How to Propose an Open Marriage to Your Partner

There are many things that people like to talk about throughout their relationship with their partners, and this may not be one of the first ones you think of. However, if it crops up in your mind as the one you’d like to bring about in conversation, let’s talk about a few things first.

The Right Reasons

First, let’s talk about why you want to go into an open marriage and make sure they’re the right reasons. If you’re looking to fix a relationship by going into an open marriage or an open relationship, then you’re not going to have much luck in either finding someone that’s willing to help you fix it, or you’re going down a road that will end in heartache for everyone involved. 

Ensure that you’re going into this situation for the right reasons. First, sit down with yourself and think about why you want this and map out how you think it will go. Thinking about an open marriage’s goals and outcomes is usually the best way to force yourself to consider whether it’s worth bringing it up as a topic or not to your current partner.

Bringing It Up

When you’re ready to bring the topic up to your partner, ensure that you’re prepared to answer any questions. Also, be ready to be flexible, understanding, and even accept that the answer may be no. Not everyone is going to accept that this is something that they’ll feel comfortable with.

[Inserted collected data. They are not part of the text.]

What follows belongs to an exercise in optimizing a design on an open flow for small area and a short achievable clock period; a production flow would make more cautious choices. In this exercise RTL edits were held to simulation tests only and were not proved equivalent to the original. Power figures rest on the tool's default switching activity, not on a simulated workload.

**design.v**
```verilog
module rho_pi_inv_serial #(
    parameter bit BYPASS_RHO = 1'b0
) (
    input  logic        clk,
    input  logic        rst_n,
    input  logic        s_valid,
    output logic        s_ready,
    input  logic [63:0] s_data,
    output logic        m_valid,
    input  logic        m_ready,
    output logic [63:0] m_data,
    output logic        m_last,
    output logic        busy
);
    localparam logic [0:0] FILL  = 1'b0;
    localparam logic [0:0] DRAIN = 1'b1;
    logic [0:0]  state;
    logic [4:0]  wr_cnt;
    logic [4:0]  rd_cnt;
    logic [63:0] lanes [25];
    logic        in_hs;
    logic        out_hs;
    logic [4:0]  rd_src;
    logic [5:0]  rd_rot;
    function automatic logic [4:0] src_lane(input logic [4:0] m);
        logic [4:0] s;
        case (m)
            5'd0:  s = 5'd0;   5'd1:  s = 5'd10;  5'd2:  s = 5'd20;  5'd3:  s = 5'd5;
            5'd4:  s = 5'd15;  5'd5:  s = 5'd16;  5'd6:  s = 5'd1;   5'd7:  s = 5'd11;
            5'd8:  s = 5'd21;  5'd9:  s = 5'd6;   5'd10: s = 5'd7;   5'd11: s = 5'd17;
            5'd12: s = 5'd2;   5'd13: s = 5'd12;  5'd14: s = 5'd22;  5'd15: s = 5'd23;
            5'd16: s = 5'd8;   5'd17: s = 5'd18;  5'd18: s = 5'd3;   5'd19: s = 5'd13;
            5'd20: s = 5'd14;  5'd21: s = 5'd24;  5'd22: s = 5'd9;   5'd23: s = 5'd19;
            5'd24: s = 5'd4;
            default: s = 5'd0;
        endcase
        src_lane = s;
    endfunction
    function automatic logic [5:0] rot_amt(input logic [4:0] m);
        logic [5:0] k;
        case (m)
            5'd0:  k = 6'd0;   5'd1:  k = 6'd1;   5'd2:  k = 6'd62;  5'd3:  k = 6'd28;
            5'd4:  k = 6'd27;  5'd5:  k = 6'd36;  5'd6:  k = 6'd44;  5'd7:  k = 6'd6;
            5'd8:  k = 6'd55;  5'd9:  k = 6'd20;  5'd10: k = 6'd3;   5'd11: k = 6'd10;
            5'd12: k = 6'd43;  5'd13: k = 6'd25;  5'd14: k = 6'd39;  5'd15: k = 6'd41;
            5'd16: k = 6'd45;  5'd17: k = 6'd15;  5'd18: k = 6'd21;  5'd19: k = 6'd8;
            5'd20: k = 6'd18;  5'd21: k = 6'd2;   5'd22: k = 6'd61;  5'd23: k = 6'd56;
            5'd24: k = 6'd14;
            default: k = 6'd0;
        endcase
        rot_amt = k;
    endfunction
    function automatic logic [63:0] rotr(input logic [63:0] x, input logic [5:0] k);
        logic [127:0] d;
        d = {x, x} >> k;
        rotr = d[63:0];
    endfunction
    assign s_ready = rst_n && (state == FILL);
    assign m_valid = rst_n && (state == DRAIN);
    assign m_last  = m_valid && (rd_cnt == 5'd24);
    assign busy    = rst_n && ((state == DRAIN) || (wr_cnt != 5'd0));
    assign in_hs   = s_valid && s_ready;
    assign out_hs  = m_valid && m_ready;
    always_comb begin
        rd_src = src_lane(rd_cnt);
        rd_rot = BYPASS_RHO ? 6'd0 : rot_amt(rd_cnt);
        m_data = '0;
        if (m_valid) begin
            m_data = rotr(lanes[rd_src], rd_rot);
        end
    end
    always_ff @(posedge clk) begin
        if (in_hs) begin
            lanes[wr_cnt] <= s_data;
        end
    end
    always_ff @(posedge clk) begin
        if (!rst_n) begin
            state  <= FILL;
            wr_cnt <= '0;
            rd_cnt <= '0;
        end else if (state == FILL) begin
            if (in_hs) begin
                if (wr_cnt == 5'd24) begin
                    wr_cnt <= '0;
                    rd_cnt <= '0;
                    state  <= DRAIN;
                end else begin
                    wr_cnt <= wr_cnt + 5'd1;
                end
            end
        end else begin
            if (out_hs) begin
                if (rd_cnt == 5'd24) begin
                    rd_cnt <= '0;
                    state  <= FILL;
                end else begin
                    rd_cnt <= rd_cnt + 5'd1;
                end
            end
        end
    end
endmodule
```
Context: an optimization exercise on an open-source flow, tuned for small area. The choices shown serve that exercise and are no tape-out recipe. Function was checked by simulation only, so behaviour that the tests miss may differ from the original.

==> flow/design.v <==
`timescale 1ns/1ps
module riscvTop (
   input  logic        CLK,
   input  logic        RSTn,
   output logic        iMemCsn,
   output logic [11:0] iMemAddr,    
   input  logic [31:0] iMemData,
   output logic        dMemCsn,
   output logic [11:0] dMemAddr,    
   output logic [31:0] dMemDout,
   input  logic [31:0] dMemData,
   output logic        dMemWen,
   output logic        rfWe,
   output logic [4:0]  rfRa1,
   output logic [4:0]  rfRa2,
   output logic [4:0]  rfWa,
   input  logic [31:0] rfRd1,
   input  logic [31:0] rfRd2,
   output logic [31:0] rfWd,
   output logic        halt,
   output logic [31:0] numInst
);
   logic [9:0]  pc;       
   logic [3:0]  ph;
   logic [31:0] r;
   logic [3:1]  prev;    
   logic        carry, eq;
   wire [31:0] ins = iMemData;
   wire [2:0]  f3  = ins[14:12];
   wire isJal   = ins[3];
   wire isLui   = ins[2] & ~ins[3];
   wire isSys   = ins[6] & ins[4];
   wire isBr    = ins[6] & ~ins[4] & ~ins[2];
   wire isLoad  = ~ins[5] & ~ins[4];
   wire isStore = ~ins[6] & ins[5] & ~ins[4];
   wire isImm   = ~ins[5] & ins[4];
   wire isAlu   = ~ins[6] & ins[4] & ~ins[2];    
   wire isReg   = isAlu & ins[5];
   wire regWr   = isAlu | isLui | isJal | isLoad;
   wire p2    = ph[3] & ~ph[2];             
   wire prime = (ph == 4'd15);
   wire wr    = ph[3] & ~ph[1] & ~ph[0];    
   wire [2:0] dig = ph[2:0];
   wire aluOp   = isAlu & ~p2;
   wire isSll   = aluOp & (f3 == 3'b001);
   wire isSrl   = aluOp & (f3 == 3'b101);
   wire isSlt   = aluOp & (f3 == 3'b010);
   wire isLogic = aluOp & f3[2] & (f3[1] | ~f3[0]);    
   wire isSub   = ~p2 & ((isReg & (f3 == 3'b000) & ins[30]) | (isAlu & (f3 == 3'b010)) | isBr);
   wire [4:0] shamt = isImm ? ins[24:20] : rfRd2[4:0];
   wire       frac  = |shamt[1:0];
   logic [3:0] ri;
   logic [1:0] fs;
   always_comb begin
      fs = 2'd0;
      if (isSrl)      fs = -shamt[1:0];
      else if (isSll) fs = shamt[1:0];
   end
   wire [3:0] first = isSrl ? {1'b0, shamt[4:2]} : isSll ? {1'b1, ~shamt[4:2]} : 4'hf;
   wire       setup = (ph == 4'd14);
   wire       hold  = prime & isSrl & ~frac;
   always_ff @(posedge CLK) ri <= setup ? first : ri + {3'd0, ~hold};
   wire       usePc   = isJal | p2;
   wire       inRange = ~ri[3] & ~isLui & ~usePc;
   logic [3:0] pcDig;
   always_comb begin
      case (dig)
         3'd0: pcDig = {pc[1:0], 2'b00};
         3'd1: pcDig = pc[5:2];
         3'd2: pcDig = pc[9:6];
         default: pcDig = 4'd0;
      endcase
   end
   wire [3:0] cur = inRange ? rfRd1[{ri[2:0], 2'b00} +: 4] : (usePc ? pcDig : 4'd0);
   logic [3:0] opA;
   always_comb begin
      case (fs)
         2'd0: opA = cur;
         2'd1: opA = {cur[2:0], prev[3]};
         2'd2: opA = {cur[1:0], prev[3:2]};
         default: opA = {cur[0], prev[3:1]};
      endcase
   end
   wire taken = isJal | (isBr & (eq ^ ins[12]));
   wire useS  = isStore | isBr;
   logic [3:0] immIS;
   always_comb begin
      case (dig)
         3'd0: immIS = useS ? ins[10:7] : ins[23:20];
         3'd1: immIS = {ins[27:25], useS ? ins[11] : ins[24]};
         3'd2: immIS = {p2 ? (isJal ? ins[20] : ins[7]) : ins[31], ins[30:28]};
         default: immIS = {4{ins[31]}};
      endcase
   end
   wire [3:0] four   = {1'b0, dig == 3'd0, 2'b00};
   wire [3:0] immU   = (dig < 3'd3) ? 4'd0 : ins[{dig, 2'b00} +: 4];
   wire [3:0] rs2Dig = rfRd2[{dig, 2'b00} +: 4];
   logic [3:0] opB;
   always_comb begin
      if (p2)                opB = taken ? immIS : four;
      else if (isReg | isBr) opB = rs2Dig;
      else if (isLui)        opB = immU;
      else if (isJal)        opB = four;
      else                   opB = immIS;
   end
   wire isShift = isSll | isSrl;
   wire [3:0] bx = (opB ^ {4{isSub}}) & {4{~isShift}};
   wire [3:0] p  = opA ^ bx;
   wire [3:0] g  = opA & bx;
   wire X = ~isSlt & ~(isLogic & f3[1] & f3[0]);
   wire A = ~isSlt & ~isLogic;
   wire O = isLogic & f3[1];
   logic [4:0] c;
   logic [3:0] out;
   always_comb begin
      c[0] = carry;
      for (int i = 0; i < 4; i++) begin
         out[i]   = ((p[i] & X) ^ (c[i] & A)) | (g[i] & O);
         c[i + 1] = g[i] | (p[i] & c[i]);
      end
   end
   wire lt  = ~c[4] ^ opA[3] ^ opB[3];
   wire p1dig = ~ph[3];
   wire last1 = p1dig & (dig == 3'd7);    
   always_ff @(posedge CLK) begin
      r     <= {out, r[31:4]};
      prev  <= cur[3:1];
      carry <= prime ? isSub : c[4] & ~last1;
      eq    <= (last1 & isSlt) ? lt : ((p1dig & (dig == 3'd0)) | eq) & (~p1dig | (out == 4'd0));
   end
   wire last = p2 & ph[1];                  
   always_ff @(posedge CLK) begin
      if (RSTn) begin
         ph   <= 4'd14;
         pc   <= 10'd0;
         halt <= 1'b0;
      end else begin
         case (ph)
            4'd10:   ph <= 4'd14;
            default: ph <= ph + 4'd1;
         endcase
         if (last && !isSys) pc <= {out, r[31:26]};
         if (wr && isSys) halt <= 1'b1;
      end
   end
   logic       cc, clr;
   wire        rot = p1dig & ~halt;
   wire [4:0]  inc = {1'b0, clr ? 4'd0 : numInst[3:0]} + {4'd0, (dig == 3'd0) | cc};
   always_ff @(posedge CLK) begin
      cc <= inc[4];
      if (rot) numInst <= {inc[3:0], numInst[31:4]};
      if (RSTn) clr <= 1'b1;
      else if (rot && dig == 3'd7) clr <= 1'b0;
   end
   assign iMemCsn  = 1'b0;
   assign iMemAddr = {pc, 2'b00};
   assign rfRa1    = ins[19:15];
   assign rfRa2    = ins[24:20];
   assign rfWa     = ins[11:7];
   assign rfWe     = wr & regWr & (ins[11:7] != 5'd0);
   assign rfWd     = isLoad ? dMemData : {r[31:1], r[0] | (isAlu & (f3 == 3'b010) & eq)};
   assign dMemCsn  = 1'b0;
   assign dMemWen  = ~(wr & isStore);
   assign dMemAddr = r[13:2];
   assign dMemDout = rfRd2;
endmodule
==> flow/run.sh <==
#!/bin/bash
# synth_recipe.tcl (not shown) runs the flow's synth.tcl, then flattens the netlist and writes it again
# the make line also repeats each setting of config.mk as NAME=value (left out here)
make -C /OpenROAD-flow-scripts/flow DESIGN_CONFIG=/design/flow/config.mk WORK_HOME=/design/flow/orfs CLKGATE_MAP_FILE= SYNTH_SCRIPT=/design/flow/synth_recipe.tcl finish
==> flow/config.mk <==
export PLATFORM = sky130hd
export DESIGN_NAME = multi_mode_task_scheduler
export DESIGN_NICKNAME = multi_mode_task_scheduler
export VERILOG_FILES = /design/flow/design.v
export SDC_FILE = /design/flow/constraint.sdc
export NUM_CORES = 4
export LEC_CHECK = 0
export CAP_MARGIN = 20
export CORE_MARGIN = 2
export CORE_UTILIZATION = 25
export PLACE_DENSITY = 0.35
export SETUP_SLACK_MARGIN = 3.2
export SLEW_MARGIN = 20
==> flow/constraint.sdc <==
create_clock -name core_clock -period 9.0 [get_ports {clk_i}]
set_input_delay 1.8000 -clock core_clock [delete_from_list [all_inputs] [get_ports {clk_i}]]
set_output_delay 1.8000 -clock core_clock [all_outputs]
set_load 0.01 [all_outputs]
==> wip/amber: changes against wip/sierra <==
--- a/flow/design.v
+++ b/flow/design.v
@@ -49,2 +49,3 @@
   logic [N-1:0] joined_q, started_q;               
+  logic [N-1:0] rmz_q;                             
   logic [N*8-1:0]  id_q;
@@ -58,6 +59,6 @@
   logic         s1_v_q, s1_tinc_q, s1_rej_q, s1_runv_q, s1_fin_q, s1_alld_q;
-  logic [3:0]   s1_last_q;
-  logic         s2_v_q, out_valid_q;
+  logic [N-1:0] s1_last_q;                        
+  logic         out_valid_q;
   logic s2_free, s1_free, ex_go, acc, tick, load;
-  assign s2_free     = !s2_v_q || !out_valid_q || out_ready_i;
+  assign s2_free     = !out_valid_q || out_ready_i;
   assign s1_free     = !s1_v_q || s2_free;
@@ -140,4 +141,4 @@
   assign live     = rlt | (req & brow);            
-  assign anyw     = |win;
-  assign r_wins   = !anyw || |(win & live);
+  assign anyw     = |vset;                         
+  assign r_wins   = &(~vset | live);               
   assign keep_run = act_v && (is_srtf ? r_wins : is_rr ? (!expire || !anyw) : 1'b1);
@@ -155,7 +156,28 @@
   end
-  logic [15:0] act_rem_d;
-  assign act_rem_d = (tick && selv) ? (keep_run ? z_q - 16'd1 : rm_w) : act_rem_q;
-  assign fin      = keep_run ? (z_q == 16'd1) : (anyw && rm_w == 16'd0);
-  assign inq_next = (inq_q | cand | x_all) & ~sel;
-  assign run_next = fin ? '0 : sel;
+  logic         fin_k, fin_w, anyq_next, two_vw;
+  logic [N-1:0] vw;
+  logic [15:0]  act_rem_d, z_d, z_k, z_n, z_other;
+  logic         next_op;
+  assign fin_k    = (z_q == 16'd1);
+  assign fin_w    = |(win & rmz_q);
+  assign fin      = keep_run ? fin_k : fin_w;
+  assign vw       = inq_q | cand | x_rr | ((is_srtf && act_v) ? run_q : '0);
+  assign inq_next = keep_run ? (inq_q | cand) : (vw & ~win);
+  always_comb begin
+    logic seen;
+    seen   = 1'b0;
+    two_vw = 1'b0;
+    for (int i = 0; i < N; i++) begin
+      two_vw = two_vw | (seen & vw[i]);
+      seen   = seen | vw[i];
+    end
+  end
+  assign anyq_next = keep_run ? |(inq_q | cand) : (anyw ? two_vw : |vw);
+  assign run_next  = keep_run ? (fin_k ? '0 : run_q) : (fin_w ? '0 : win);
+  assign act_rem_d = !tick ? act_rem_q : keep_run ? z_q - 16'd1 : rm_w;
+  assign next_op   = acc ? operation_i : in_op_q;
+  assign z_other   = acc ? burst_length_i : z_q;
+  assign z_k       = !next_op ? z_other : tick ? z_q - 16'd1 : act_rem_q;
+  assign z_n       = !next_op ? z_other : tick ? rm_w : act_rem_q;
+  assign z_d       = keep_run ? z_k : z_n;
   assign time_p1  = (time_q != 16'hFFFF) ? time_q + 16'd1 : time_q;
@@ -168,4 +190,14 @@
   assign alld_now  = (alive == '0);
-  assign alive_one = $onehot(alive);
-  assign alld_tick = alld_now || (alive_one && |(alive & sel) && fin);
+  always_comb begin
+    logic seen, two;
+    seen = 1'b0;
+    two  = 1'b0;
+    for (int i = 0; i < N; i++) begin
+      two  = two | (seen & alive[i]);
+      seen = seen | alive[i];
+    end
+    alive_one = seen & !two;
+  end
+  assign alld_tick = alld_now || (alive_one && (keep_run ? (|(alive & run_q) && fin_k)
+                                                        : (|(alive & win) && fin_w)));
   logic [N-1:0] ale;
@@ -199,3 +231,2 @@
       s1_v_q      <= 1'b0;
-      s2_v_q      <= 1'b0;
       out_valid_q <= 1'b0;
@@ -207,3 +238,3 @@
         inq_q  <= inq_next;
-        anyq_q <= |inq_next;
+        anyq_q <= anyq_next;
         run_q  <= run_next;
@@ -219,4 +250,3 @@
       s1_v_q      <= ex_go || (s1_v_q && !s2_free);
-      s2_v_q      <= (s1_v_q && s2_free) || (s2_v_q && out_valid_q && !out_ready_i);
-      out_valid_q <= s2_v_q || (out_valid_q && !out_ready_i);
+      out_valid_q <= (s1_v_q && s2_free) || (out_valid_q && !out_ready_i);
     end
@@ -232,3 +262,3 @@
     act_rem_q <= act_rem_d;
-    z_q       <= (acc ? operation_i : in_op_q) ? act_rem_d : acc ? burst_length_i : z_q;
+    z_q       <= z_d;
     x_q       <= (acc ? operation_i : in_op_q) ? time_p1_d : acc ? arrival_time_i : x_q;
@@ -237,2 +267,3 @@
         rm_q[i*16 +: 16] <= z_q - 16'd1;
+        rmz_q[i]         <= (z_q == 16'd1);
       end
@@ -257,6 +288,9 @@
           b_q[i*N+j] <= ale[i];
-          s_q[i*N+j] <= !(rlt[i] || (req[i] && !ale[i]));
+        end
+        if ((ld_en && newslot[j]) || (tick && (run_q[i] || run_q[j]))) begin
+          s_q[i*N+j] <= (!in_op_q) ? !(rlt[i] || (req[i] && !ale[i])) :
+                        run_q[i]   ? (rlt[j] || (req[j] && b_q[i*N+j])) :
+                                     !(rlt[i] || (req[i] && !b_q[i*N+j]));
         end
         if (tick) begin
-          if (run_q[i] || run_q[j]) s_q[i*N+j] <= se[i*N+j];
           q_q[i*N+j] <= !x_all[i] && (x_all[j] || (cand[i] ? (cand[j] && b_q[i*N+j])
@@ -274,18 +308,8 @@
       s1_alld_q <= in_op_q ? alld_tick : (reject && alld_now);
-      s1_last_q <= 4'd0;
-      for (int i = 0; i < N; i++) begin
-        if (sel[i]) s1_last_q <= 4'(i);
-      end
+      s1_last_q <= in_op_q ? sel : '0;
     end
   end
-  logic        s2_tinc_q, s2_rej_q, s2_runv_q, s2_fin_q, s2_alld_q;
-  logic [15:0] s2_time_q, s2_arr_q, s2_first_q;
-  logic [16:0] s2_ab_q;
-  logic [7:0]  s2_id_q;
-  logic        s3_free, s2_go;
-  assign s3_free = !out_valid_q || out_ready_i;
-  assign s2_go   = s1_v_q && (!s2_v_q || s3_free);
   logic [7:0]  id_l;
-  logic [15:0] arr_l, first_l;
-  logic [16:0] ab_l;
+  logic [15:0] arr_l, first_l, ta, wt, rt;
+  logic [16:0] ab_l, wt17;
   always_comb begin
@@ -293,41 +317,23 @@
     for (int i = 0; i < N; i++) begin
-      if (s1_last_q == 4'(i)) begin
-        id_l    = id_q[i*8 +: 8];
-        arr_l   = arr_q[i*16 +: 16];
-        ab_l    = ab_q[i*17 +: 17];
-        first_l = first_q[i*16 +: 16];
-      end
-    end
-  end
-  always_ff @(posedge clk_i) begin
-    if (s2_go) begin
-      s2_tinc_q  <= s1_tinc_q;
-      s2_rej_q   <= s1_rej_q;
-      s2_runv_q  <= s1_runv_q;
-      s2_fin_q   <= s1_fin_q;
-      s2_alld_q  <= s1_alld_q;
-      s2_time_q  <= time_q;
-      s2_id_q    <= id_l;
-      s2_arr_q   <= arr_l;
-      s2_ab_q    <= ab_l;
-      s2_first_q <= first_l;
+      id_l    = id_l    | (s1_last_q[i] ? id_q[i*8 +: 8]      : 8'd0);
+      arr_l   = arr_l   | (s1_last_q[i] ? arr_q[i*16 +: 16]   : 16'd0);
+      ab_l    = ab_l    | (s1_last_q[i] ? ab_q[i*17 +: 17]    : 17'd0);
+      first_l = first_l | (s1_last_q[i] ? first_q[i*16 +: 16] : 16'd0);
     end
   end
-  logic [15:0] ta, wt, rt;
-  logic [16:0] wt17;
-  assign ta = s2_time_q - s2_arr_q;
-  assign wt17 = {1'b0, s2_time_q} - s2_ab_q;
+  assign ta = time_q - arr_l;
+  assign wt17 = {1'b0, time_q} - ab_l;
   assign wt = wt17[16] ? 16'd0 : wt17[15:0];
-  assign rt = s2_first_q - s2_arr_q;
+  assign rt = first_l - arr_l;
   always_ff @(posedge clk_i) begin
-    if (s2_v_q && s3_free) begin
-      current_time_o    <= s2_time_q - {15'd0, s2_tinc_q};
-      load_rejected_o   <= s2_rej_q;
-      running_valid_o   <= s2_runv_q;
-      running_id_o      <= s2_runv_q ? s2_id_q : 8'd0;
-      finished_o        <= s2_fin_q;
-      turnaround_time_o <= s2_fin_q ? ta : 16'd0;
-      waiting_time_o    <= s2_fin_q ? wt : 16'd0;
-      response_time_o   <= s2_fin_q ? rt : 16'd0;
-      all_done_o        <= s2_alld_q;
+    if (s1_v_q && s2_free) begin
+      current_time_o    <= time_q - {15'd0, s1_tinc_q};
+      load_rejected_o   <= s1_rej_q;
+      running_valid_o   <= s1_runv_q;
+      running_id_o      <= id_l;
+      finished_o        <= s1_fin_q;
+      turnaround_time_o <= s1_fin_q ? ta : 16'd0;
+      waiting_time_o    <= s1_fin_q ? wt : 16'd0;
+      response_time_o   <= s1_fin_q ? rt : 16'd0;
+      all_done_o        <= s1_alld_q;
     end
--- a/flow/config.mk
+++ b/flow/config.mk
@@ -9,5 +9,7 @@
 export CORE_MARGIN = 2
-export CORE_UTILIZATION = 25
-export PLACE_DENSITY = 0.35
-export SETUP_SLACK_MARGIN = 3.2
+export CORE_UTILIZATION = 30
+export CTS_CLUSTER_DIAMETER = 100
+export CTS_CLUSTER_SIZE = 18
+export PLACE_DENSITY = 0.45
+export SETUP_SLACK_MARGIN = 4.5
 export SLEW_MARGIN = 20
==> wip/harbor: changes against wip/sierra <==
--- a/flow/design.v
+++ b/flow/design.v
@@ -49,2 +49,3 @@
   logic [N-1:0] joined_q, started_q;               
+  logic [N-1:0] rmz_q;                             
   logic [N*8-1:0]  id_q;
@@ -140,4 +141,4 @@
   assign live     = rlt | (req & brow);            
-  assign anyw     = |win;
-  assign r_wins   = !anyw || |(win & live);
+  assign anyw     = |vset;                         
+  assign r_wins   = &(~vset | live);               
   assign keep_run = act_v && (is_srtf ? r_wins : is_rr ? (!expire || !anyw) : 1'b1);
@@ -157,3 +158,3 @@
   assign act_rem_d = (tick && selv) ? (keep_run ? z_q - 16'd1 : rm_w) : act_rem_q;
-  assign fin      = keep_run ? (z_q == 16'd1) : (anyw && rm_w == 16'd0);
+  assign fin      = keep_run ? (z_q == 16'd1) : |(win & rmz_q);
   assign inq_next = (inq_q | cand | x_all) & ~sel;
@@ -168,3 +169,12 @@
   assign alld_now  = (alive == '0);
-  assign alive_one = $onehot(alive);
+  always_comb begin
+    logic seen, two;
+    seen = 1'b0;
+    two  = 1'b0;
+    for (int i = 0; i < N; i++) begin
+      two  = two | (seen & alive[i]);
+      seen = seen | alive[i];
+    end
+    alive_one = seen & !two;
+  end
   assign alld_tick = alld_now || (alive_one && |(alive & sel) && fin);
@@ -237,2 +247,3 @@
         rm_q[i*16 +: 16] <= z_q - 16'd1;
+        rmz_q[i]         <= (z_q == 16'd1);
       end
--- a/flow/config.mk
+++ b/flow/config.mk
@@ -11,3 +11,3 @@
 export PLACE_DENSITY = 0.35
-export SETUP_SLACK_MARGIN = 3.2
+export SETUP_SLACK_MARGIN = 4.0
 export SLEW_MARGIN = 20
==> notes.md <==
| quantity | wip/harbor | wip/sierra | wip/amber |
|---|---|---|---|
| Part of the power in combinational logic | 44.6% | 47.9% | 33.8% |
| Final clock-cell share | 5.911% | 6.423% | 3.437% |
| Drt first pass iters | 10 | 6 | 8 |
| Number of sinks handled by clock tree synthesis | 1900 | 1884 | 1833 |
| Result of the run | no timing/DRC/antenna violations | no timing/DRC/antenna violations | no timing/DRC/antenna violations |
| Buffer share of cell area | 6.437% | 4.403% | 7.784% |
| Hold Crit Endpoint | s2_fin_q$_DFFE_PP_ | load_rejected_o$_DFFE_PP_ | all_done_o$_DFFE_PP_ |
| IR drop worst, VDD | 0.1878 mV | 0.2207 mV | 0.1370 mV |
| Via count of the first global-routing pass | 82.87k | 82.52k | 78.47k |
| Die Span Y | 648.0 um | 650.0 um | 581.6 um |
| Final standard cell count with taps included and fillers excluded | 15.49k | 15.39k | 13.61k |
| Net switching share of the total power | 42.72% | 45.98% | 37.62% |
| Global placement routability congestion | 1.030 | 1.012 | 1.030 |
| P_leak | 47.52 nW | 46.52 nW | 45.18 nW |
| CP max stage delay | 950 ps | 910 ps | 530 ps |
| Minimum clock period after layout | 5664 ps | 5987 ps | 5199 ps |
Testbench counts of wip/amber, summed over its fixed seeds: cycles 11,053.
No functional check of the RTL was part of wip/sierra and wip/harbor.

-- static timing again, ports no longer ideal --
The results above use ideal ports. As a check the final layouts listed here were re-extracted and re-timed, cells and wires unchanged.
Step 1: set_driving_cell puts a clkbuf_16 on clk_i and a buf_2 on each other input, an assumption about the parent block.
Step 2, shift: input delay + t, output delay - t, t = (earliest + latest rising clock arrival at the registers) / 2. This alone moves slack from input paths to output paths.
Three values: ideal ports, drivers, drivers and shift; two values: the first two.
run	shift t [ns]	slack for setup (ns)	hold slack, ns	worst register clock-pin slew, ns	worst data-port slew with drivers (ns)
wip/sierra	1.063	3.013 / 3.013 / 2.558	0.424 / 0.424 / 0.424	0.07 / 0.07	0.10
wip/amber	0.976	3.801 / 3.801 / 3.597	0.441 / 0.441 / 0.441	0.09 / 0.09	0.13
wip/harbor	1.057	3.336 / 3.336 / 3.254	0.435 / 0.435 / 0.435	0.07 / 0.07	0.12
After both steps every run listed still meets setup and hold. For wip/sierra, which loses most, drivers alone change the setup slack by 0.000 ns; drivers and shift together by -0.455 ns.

Bringing it up in a comfortable way for not only you and your partner is the best way to go about doing this – and you know the two of you best. If talking about it over dinner or taking a long walk together while discussing things is the best way you’ve found to bringing up hard to talk about topics, then plan for that rather than just diving into it headlong spontaneously. This isn’t some spontaneous decision you made (hopefully), so it needs careful thought, consideration, and time.

Avoid Using “you” Language

While talking to your partner about going into a relationship such as this, avoid using ‘you’ statements. Using ‘you’ words will usually throw most people off and make them feel defensive or like they’re being attacked. Saying things like “You make me feel like this when you do this…” isn’t as good as “I feel like this when this situation arises…” 

If you find yourself using ‘you’ statements a lot, think about what you’re talking about and how you would feel if you were approached that way. Try to retool how your conversation would go in a way that focuses on how you’d like the outcome to be in a successful conversation. That means looking at just how you’d approach the subject and how you’ll communicate effectively in a manner that is positive and accepting of the other person’s views.

Listen and be Prepared to Accept ‘No’ 

Don’t make this all about you. After all, this is something you’re asking you and your partner to go in on together. It’s not something to be taken lightly either, and it may very well be something that they’re not comfortable with. Be prepared to take no for an answer and be okay with that. If you’re not okay with that, you should think about just why you’re not and re-evaluate your relationship priorities.

Listen to what they have to say as well, as, more than likely, they’ll have questions or concerns that they’ll bring up and want to be answered. Sometimes it’s even best to let them talk it through themselves instead of you doing all the talking. If you find yourself explaining everything away and they’re entirely silent, ask them how they feel, what they’re thinking, or what their thought process is. They may need time to process or want to say something and don’t know when or how to do so.

It’s okay to be disappointed if there’s a no involved; however, be careful how you display that disappointment to your partner if you’d like to be able to bring this up in the future after they’ve had time to think it over some more. 

Suggest They Go First

Sometimes the other half hesitates because they’re afraid that what you’re asking is that you’re asking to cheat or see someone else and that you’ll develop feelings for that person. It may be best in that situation if you know you have someone insecure or the jealous type to suggest that they try it out themselves first to see what it’s all about.

While this doesn’t do much for you initially, this is a long term solution to help you along the road in getting where you’d like to eventually be should they find the experience pleasurable and want to continue with it. They may even come back and decide they’d like to share partners with you if that’s something that you’re willing to do.

Discuss Boundaries, Rules, and Safety

Ensure that you’re always discussing these things when you’re talking about opening up your relationship. Honesty, communication, definite boundaries, rules, and safety are critical to a good stable relationship. This is the case if you’re in a monogamous relationship or an open relationship, so it’s something that you need to make sure you’re clear on before moving forward.

Brush Up on Your Communication Skills

Lastly, make sure that your communication skills are up to par with what you’re discussing and just in general when it comes to the relationship. Honesty and communication are the cornerstones to any good stable relationship, and that’s no less important for an open relationship with multiple partners. Ensuring that you’re communicating your needs, wants, desires, and feelings properly and clearly is essential to ensuring that everyone is on the same page and no one is feeling left out, jealous, left behind, or jilted.

No matter how you bring up the subject, just be prepared that it may not go the way you want it to. Of course, we hope that it will come to a great ending and set you on the path to having an open marriage sharing love and joy across several relationships, but be prepared for several outcomes so that you’re not disappointed or resentful should it not turn out the way that you want it to. Find ways to communicate that are positive, uplifting, and in tune with your partner, and more than likely, you’ll find the two of you seeking out other joys and shared love.